Urgh. I don’t even have huge hips but I do have a hip dip that can make them look bigger and it’s like the one thing I can’t really fix. I could get body masculinization surgery but I’ve never considered that as an option. I mean my hips will always be there and I’m not sure it’s even permanent. I just need to work out and manage my weight to try and keep from drawing attention to them.

Uneducated, on trans masc struggles, trans fems will basically say how easy we have it because testosterone takes care of everything. For many trans mascs that is far from true anyways, but here I am a guy that between T and my genes and natural height have been very lucky, and I still get misgendered on the phone and I will always have hips, even after I’m done with surgery.

Sigh. Anyways, no matter how many surgeries and how successful hormones on your body, it seems there will always be something.

Overall I’m thrilled with what T has and and all my surgeries have done. I’m a guy, I look like a guy, feel like a guy, am a guy, but I still struggle almost 12 years in.

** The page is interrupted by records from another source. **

===== config.mk =====
export PLATFORM = sky130hd
export DESIGN_NAME = decode_stage
export DESIGN_NICKNAME = d
export VERILOG_FILES = /design/src/hw/isa_pkg.sv /design/src/hw/pipe_pkg.sv /design/src/hw/inst_decoder.sv /design/src/hw/reg_file.sv /design/src/hw/operand_bypass.sv /design/src/hw/branch_resolver.sv /design/src/hw/decode_stage.sv
export VERILOG_INCLUDE_DIRS = /design/src /design/src/include
export SDC_FILE = /design/constraint.sdc
export NUM_CORES = 2
export LEC_CHECK = 0
export ABC_AREA = 0
export BUFFER_PORTS_ARGS = -buffer_cell sky130_fd_sc_hd__buf_4
export CORE_ASPECT_RATIO = 0.8
export CORE_MARGIN = 10
export CORE_UTILIZATION = 42
export CTS_CLUSTER_DIAMETER = 100
export CTS_CLUSTER_SIZE = 20
export DETAILED_ROUTE_END_ITERATION = 8
export GPL_TIMING_DRIVEN = 0
export PLACE_DENSITY = 0.64
export SYNTH_ARGS = -nofsm -noshare
export SYNTH_HDL_FRONTEND = slang
export SYNTH_SLANG_ARGS = --single-unit

===== constraint.sdc =====
create_clock -name clk -period 7.99 [get_ports clk]
set_clock_uncertainty 0.05 [all_clocks]
set_input_delay 0.799 -clock clk [delete_from_list [all_inputs] [get_ports clk]]
set_output_delay 0.799 -clock clk [all_outputs]
set_load 0.005 [all_outputs]

===== src/include/decode_config.svh =====
`ifndef DECODE_CONFIG_SVH
`define DECODE_CONFIG_SVH

// datapath widths
`define INST_W      32
`define DATA_W      32
`define REG_IDX_W   5
`define NUM_REGS    32
`define ALU_OP_W    12

// bl writes its return address here
`define LINK_REG    1
// pc offset of the link value for jirl and bl
`define PC_STEP     4

// 3R and shift by immediate, matched on inst[31:15]
`define OP_ADD_W    17'h00020
`define OP_SUB_W    17'h00022
`define OP_SLT      17'h00024
`define OP_SLTU     17'h00025
`define OP_NOR      17'h00028
`define OP_AND      17'h00029
`define OP_OR       17'h0002a
`define OP_XOR      17'h0002b
`define OP_SLL_W    17'h0002e
`define OP_SRL_W    17'h0002f
`define OP_SRA_W    17'h00030
`define OP_SLLI_W   17'h00081
`define OP_SRLI_W   17'h00089
`define OP_SRAI_W   17'h00091

// 2RI12, matched on inst[31:22]
`define OP_SLTI     10'h008
`define OP_SLTIU    10'h009
`define OP_ADDI_W   10'h00a
`define OP_ANDI     10'h00d
`define OP_ORI      10'h00e
`define OP_XORI     10'h00f
`define OP_LD_W     10'h0a2
`define OP_ST_W     10'h0a6

// 1RI20, matched on inst[31:25]
`define OP_LU12I_W  7'h0a
`define OP_PCADDU12I 7'h0e

// jumps and branches, matched on inst[31:26]
`define OP_JIRL     6'h13
`define OP_B        6'h14
`define OP_BL       6'h15
`define OP_BEQ      6'h16
`define OP_BNE      6'h17
`define OP_BLT      6'h18
`define OP_BGE      6'h19
`define OP_BLTU     6'h1a
`define OP_BGEU     6'h1b

`endif


===== src/hw/isa_pkg.sv =====
`include "decode_config.svh"

package isa_pkg;

    // one fetched instruction
    typedef logic [`INST_W-1:0] inst_t;

    // data word, also used for pc values
    typedef logic [`DATA_W-1:0] word_t;

    // architectural register number
    typedef logic [`REG_IDX_W-1:0] reg_idx_t;

    // one-hot alu select
    // bit order: add sub slt sltu and nor or xor sll srl sra lui
    typedef logic [`ALU_OP_W-1:0] alu_op_t;

endpackage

@Melezioh thanks for sharing, it helps to hear about what kinds of things affect my brothers and siblings 💜

Definitely something I can sympathize with from the other side. My shoulders and my hands….just something that I know we are unlikely to have a meaningful option for dealing with in our lifetimes, and I just have to accept. Some days the dysphoria hits worse. These kinds of things are just so frustrating and hard, and I feel you so much.

The idea that T can do everything hits a lot of young transmascs to, and so few realize there are options like voice therapy and facial masculinization surgery available (though often not as accessible or covered at the same level by insurance, fuck those asshats). And I have seen it send some down bad self-hating spirals, it stinks.

@JoscelynTransient yea both directions have things we will struggle with and can’t really solve in our lifetimes and it sucks.

Yea. I know a lot of trans mascs expect T to do everything and it just can’t, even if you’re lucky in the genetic lottery. Good to see others that have been through it share the truth. It can’t solve everything, unfortunately, even if you’re lucky with your changes. Ah well.

Yea I think a lot of trans mascs that was facial masculinization surgery can’t get it covered. It’s harder to access for sure. And there’s body masculinization surgery that you don’t hear about much but it’s just fat redistribution and liposuction so not really a permanent solution and doesn’t ultimately get rid of hips anyways.